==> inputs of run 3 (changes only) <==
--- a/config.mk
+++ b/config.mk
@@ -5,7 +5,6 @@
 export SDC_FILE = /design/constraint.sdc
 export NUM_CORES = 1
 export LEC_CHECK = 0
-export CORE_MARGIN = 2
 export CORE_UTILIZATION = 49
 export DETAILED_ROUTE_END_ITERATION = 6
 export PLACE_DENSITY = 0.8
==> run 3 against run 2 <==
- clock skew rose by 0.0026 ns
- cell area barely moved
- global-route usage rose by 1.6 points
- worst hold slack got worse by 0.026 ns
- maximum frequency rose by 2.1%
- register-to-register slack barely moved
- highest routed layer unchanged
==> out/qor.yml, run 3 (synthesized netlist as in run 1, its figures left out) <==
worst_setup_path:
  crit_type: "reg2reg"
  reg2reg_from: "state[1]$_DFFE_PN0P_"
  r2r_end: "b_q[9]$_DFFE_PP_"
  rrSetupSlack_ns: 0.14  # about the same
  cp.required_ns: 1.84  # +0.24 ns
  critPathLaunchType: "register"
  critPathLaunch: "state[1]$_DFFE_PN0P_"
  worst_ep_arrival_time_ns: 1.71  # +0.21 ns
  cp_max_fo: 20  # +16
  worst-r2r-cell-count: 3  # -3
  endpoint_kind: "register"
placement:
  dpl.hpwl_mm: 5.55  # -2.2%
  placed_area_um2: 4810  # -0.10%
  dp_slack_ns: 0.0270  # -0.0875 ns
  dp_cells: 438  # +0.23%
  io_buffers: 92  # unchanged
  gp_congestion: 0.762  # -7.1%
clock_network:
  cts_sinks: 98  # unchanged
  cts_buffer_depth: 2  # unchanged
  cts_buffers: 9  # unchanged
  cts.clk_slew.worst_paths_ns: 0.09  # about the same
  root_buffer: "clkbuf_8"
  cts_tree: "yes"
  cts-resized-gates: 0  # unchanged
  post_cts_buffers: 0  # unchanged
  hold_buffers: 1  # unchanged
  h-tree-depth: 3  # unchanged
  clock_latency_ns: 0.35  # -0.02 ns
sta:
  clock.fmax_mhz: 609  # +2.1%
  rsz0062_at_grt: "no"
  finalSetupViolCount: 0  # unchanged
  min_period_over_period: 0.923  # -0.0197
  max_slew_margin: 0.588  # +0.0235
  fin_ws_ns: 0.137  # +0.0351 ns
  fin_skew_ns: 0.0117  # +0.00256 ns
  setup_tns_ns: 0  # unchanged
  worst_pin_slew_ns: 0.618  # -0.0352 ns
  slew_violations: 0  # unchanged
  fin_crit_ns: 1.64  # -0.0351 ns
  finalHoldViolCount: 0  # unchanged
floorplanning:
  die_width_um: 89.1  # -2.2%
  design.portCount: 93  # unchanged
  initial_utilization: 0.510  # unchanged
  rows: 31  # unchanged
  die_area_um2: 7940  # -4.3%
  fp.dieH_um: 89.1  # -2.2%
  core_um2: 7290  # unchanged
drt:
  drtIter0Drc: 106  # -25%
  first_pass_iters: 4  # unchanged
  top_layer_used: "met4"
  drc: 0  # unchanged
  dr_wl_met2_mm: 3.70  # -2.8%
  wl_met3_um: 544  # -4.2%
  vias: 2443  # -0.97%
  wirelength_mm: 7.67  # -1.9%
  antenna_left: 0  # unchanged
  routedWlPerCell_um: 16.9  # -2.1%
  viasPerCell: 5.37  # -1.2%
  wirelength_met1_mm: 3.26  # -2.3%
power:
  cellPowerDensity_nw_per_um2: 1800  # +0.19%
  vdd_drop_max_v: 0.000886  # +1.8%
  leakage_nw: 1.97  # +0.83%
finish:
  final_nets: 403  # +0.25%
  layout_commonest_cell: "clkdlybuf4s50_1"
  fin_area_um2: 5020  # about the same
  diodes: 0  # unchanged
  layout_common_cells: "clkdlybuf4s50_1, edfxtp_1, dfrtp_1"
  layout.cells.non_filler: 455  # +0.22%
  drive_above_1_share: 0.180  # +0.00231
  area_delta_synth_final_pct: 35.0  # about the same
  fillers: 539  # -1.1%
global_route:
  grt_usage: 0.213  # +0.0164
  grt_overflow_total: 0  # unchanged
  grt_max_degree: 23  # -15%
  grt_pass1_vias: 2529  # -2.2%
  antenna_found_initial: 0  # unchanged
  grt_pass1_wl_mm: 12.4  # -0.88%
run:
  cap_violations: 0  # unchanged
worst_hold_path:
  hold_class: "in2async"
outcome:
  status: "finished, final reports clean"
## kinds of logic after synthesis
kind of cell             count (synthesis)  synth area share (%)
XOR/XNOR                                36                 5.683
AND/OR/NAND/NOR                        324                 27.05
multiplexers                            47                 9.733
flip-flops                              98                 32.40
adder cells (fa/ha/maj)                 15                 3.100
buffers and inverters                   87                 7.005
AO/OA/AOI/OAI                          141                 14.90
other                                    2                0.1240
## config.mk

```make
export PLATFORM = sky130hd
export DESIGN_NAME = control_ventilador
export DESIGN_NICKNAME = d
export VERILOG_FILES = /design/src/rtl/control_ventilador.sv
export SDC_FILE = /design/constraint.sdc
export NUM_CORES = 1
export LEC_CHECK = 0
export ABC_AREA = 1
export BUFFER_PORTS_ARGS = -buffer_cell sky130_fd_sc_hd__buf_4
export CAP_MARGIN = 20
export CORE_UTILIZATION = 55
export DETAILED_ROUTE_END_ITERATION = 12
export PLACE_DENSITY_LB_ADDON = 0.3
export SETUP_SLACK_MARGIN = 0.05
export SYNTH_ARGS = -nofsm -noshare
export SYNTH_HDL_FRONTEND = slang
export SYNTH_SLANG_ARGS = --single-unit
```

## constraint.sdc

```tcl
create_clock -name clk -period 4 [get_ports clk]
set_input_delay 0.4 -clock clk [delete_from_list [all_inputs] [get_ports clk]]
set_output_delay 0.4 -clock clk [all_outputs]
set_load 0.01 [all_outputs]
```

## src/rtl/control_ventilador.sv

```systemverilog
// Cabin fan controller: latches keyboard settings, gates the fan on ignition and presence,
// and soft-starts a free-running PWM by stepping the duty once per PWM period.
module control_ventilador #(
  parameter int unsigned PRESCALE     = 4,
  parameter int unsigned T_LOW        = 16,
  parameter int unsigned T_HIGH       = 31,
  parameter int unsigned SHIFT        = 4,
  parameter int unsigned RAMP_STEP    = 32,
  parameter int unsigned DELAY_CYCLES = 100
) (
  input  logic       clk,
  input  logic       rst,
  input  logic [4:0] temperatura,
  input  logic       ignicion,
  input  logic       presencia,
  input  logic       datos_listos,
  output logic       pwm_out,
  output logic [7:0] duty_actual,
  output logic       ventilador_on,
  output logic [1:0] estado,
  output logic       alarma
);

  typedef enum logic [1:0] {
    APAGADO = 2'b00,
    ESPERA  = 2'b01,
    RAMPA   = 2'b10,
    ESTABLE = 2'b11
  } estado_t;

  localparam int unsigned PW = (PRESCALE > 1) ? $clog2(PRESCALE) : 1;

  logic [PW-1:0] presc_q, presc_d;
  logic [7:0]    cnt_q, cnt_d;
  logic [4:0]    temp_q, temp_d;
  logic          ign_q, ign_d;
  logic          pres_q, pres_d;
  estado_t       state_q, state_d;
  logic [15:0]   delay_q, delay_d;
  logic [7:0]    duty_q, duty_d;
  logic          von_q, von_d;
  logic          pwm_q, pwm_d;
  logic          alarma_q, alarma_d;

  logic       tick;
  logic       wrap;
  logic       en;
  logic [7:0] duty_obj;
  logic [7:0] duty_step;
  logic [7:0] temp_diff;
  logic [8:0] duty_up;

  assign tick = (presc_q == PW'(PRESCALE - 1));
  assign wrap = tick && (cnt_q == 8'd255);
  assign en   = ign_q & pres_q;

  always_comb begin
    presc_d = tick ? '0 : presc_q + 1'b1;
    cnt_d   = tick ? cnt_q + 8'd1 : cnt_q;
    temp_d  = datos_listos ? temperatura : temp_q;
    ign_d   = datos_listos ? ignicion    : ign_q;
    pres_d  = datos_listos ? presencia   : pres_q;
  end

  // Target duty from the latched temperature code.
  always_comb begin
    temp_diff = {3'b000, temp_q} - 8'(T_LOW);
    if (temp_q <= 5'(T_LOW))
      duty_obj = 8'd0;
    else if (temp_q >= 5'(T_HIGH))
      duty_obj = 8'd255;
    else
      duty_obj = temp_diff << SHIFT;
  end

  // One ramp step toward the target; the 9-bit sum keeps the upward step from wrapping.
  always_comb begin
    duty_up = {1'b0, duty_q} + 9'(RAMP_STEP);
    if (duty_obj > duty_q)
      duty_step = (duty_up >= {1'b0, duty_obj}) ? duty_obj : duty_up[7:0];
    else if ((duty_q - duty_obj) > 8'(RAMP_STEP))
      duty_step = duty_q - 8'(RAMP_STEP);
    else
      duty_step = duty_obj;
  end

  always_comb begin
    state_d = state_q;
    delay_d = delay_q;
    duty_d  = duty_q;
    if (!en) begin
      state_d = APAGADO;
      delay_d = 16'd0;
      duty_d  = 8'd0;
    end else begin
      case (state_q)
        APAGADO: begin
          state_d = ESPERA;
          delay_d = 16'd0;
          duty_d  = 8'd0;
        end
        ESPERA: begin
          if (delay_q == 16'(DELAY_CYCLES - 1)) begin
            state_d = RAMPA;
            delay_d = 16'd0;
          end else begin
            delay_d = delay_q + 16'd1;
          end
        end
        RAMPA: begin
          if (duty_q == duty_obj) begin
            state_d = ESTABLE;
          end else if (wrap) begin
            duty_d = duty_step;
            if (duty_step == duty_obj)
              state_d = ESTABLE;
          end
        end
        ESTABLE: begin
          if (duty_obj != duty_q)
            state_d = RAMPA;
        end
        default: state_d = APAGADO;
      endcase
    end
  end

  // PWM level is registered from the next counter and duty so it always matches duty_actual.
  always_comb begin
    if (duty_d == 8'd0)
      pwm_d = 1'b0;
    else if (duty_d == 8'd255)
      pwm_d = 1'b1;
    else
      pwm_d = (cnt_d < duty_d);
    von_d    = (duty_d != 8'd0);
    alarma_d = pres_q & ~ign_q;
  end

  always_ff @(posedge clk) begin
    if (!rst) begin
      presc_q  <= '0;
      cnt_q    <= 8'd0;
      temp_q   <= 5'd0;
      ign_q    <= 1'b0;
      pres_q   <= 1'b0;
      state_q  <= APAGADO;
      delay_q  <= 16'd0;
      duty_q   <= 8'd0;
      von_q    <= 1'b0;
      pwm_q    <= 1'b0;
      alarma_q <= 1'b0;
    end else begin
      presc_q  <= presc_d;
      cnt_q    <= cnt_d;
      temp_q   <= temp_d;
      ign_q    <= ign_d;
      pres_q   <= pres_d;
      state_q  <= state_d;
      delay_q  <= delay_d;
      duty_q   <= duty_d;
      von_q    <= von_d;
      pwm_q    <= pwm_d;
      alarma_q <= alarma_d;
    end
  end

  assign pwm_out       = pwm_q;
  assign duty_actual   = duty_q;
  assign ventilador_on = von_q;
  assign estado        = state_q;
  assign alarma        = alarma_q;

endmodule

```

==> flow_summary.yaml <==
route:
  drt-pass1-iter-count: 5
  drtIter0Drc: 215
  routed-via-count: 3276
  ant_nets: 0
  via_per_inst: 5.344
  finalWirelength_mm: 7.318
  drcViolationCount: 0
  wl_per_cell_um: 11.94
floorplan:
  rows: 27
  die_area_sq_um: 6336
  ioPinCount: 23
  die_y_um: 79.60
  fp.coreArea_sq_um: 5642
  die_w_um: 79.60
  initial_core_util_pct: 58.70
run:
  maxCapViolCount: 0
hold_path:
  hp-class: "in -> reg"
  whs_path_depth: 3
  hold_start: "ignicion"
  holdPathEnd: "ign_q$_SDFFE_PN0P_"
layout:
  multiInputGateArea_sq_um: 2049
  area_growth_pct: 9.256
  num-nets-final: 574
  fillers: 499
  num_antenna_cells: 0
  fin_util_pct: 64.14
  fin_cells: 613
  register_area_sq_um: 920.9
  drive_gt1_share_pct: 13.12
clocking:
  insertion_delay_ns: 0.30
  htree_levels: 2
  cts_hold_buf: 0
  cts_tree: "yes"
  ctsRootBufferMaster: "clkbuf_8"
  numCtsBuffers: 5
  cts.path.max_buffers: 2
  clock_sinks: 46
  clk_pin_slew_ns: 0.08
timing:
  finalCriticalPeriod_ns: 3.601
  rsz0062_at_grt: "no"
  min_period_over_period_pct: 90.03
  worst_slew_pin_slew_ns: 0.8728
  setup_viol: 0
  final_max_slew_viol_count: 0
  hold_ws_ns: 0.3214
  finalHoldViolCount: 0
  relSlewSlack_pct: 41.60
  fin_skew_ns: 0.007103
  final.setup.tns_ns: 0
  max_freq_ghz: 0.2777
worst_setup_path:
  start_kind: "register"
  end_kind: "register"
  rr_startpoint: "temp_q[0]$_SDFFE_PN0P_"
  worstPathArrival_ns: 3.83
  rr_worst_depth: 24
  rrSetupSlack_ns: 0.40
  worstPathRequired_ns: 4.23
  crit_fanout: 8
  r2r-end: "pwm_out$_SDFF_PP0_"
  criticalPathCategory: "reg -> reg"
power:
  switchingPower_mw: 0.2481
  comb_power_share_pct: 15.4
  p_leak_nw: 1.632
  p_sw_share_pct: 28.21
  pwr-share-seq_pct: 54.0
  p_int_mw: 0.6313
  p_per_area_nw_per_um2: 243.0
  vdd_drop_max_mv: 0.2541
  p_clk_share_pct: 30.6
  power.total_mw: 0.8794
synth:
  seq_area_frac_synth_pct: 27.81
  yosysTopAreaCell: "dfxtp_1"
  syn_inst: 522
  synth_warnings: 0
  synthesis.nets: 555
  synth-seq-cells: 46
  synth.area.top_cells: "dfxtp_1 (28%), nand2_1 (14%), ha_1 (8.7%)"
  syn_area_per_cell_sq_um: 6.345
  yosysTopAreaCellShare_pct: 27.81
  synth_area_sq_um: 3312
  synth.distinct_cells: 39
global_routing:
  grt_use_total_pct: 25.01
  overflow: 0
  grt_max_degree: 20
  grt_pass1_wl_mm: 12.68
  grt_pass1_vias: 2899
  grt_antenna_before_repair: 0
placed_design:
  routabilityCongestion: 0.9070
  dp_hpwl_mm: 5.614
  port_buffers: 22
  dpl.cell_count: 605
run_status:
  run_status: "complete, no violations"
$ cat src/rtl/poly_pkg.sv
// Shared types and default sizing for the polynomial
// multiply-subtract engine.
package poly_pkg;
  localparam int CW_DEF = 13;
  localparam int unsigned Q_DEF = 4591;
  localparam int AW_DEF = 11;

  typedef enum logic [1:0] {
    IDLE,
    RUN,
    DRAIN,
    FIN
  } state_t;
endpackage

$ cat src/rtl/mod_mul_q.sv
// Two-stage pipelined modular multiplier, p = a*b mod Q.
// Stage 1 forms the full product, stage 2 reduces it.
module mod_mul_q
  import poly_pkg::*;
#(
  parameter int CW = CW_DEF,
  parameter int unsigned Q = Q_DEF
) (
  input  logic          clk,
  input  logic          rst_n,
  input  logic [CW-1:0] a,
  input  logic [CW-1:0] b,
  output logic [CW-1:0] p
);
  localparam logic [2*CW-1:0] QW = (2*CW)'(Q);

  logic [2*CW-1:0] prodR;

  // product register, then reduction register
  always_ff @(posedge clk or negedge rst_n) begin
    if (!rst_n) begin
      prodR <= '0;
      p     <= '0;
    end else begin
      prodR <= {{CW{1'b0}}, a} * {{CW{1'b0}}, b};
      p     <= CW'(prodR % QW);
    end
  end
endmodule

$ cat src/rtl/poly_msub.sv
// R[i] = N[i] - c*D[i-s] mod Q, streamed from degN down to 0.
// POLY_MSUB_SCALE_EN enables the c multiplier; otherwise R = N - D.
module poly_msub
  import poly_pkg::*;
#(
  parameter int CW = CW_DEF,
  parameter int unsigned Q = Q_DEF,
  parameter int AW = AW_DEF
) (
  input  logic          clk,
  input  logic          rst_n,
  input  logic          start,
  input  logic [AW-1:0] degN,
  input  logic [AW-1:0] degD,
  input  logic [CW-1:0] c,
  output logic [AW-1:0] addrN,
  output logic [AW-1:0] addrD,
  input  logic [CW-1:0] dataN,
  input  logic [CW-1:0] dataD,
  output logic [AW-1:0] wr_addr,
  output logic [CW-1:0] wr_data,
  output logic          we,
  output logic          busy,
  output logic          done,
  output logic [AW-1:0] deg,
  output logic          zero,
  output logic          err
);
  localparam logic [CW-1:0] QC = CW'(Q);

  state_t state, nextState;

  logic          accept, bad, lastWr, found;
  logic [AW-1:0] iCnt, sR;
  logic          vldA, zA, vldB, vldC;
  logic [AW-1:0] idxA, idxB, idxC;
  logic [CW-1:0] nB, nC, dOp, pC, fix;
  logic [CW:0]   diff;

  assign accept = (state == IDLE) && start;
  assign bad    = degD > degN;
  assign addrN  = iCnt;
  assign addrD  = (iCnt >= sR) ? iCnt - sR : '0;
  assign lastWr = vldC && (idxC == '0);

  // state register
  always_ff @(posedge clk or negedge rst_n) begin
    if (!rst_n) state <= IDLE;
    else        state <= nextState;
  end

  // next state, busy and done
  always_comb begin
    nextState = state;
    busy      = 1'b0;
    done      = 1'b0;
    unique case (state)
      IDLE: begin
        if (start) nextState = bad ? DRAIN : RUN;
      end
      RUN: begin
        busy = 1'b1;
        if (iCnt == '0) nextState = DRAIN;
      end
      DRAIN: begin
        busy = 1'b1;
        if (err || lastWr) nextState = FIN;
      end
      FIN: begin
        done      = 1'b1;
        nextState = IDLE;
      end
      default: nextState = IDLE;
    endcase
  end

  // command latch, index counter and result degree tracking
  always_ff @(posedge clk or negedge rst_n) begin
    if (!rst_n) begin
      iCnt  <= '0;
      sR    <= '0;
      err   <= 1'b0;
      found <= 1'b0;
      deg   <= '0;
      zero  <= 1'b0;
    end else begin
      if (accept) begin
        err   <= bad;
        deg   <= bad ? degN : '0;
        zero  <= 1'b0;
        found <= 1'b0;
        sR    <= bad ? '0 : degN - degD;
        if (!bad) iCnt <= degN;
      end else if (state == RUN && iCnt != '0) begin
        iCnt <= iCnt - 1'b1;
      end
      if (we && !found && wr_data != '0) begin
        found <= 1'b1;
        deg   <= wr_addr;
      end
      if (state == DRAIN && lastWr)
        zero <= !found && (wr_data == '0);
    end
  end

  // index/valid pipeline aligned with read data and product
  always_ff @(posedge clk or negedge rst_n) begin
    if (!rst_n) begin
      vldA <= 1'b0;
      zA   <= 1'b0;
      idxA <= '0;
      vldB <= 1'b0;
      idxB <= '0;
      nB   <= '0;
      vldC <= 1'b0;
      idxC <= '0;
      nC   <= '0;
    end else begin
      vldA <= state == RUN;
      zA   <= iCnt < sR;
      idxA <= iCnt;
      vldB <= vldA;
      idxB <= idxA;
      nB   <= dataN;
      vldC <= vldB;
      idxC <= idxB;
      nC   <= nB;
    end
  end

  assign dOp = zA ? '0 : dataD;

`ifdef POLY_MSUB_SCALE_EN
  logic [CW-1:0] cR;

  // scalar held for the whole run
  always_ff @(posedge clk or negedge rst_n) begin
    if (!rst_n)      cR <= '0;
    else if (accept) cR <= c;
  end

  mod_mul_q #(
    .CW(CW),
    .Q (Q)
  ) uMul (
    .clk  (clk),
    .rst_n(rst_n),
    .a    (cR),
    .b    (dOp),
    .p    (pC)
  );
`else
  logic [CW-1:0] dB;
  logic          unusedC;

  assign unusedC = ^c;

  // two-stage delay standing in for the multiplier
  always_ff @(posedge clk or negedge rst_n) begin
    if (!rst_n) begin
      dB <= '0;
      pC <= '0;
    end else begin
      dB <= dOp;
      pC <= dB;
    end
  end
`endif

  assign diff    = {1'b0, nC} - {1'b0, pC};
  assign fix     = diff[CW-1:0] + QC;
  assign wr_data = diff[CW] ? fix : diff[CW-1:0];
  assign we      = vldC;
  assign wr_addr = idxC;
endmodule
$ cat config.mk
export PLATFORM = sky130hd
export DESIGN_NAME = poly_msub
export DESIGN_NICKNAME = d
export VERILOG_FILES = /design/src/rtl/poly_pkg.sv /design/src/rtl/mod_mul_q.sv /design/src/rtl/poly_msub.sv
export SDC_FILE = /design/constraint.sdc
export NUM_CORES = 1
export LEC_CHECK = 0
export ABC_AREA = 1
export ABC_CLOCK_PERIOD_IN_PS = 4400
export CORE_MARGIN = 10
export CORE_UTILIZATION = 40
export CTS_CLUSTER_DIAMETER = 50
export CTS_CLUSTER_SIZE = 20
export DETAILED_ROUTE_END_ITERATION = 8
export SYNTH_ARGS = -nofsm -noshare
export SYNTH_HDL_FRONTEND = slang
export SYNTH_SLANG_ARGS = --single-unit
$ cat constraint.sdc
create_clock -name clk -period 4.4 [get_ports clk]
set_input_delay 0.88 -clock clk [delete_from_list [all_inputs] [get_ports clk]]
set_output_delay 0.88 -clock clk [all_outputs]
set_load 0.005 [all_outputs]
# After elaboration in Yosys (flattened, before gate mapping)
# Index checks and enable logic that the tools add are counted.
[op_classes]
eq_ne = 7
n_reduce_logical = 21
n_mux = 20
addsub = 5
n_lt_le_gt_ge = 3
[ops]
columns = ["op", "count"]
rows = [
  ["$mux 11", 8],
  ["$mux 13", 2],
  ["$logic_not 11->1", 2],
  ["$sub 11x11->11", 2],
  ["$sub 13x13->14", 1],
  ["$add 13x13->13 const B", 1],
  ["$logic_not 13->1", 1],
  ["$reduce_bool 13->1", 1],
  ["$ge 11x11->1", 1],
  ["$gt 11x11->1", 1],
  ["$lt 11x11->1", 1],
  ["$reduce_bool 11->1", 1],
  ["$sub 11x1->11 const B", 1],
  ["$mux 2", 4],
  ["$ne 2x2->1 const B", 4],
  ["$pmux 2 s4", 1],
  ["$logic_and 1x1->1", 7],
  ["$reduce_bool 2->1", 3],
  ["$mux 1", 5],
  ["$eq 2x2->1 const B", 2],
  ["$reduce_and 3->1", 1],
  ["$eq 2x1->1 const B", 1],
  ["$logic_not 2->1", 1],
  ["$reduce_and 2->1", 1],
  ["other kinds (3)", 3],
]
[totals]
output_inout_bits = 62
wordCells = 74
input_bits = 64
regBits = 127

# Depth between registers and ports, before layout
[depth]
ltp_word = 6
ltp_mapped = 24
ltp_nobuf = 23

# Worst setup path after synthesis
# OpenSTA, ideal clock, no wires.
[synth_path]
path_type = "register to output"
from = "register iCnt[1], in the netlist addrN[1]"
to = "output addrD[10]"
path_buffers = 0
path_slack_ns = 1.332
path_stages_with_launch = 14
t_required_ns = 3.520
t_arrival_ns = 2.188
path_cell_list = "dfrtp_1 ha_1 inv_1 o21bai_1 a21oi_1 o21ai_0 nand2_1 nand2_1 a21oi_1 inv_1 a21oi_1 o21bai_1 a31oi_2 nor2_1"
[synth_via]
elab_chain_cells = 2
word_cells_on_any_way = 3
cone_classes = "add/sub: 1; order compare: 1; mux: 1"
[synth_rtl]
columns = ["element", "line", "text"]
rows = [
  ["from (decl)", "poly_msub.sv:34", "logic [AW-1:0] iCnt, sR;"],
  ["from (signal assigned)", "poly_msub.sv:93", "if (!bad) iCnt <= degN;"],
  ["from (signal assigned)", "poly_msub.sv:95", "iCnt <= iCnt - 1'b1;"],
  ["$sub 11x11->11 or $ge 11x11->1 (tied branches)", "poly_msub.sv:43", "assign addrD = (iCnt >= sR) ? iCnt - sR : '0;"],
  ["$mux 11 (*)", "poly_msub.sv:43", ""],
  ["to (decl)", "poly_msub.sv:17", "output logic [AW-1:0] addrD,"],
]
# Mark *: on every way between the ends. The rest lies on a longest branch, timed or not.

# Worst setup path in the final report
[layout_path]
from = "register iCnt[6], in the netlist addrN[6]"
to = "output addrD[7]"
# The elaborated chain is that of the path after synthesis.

# # #

List the lines of the material in which the word "moved" occurs.

- cell area barely moved
- register-to-register slack barely moved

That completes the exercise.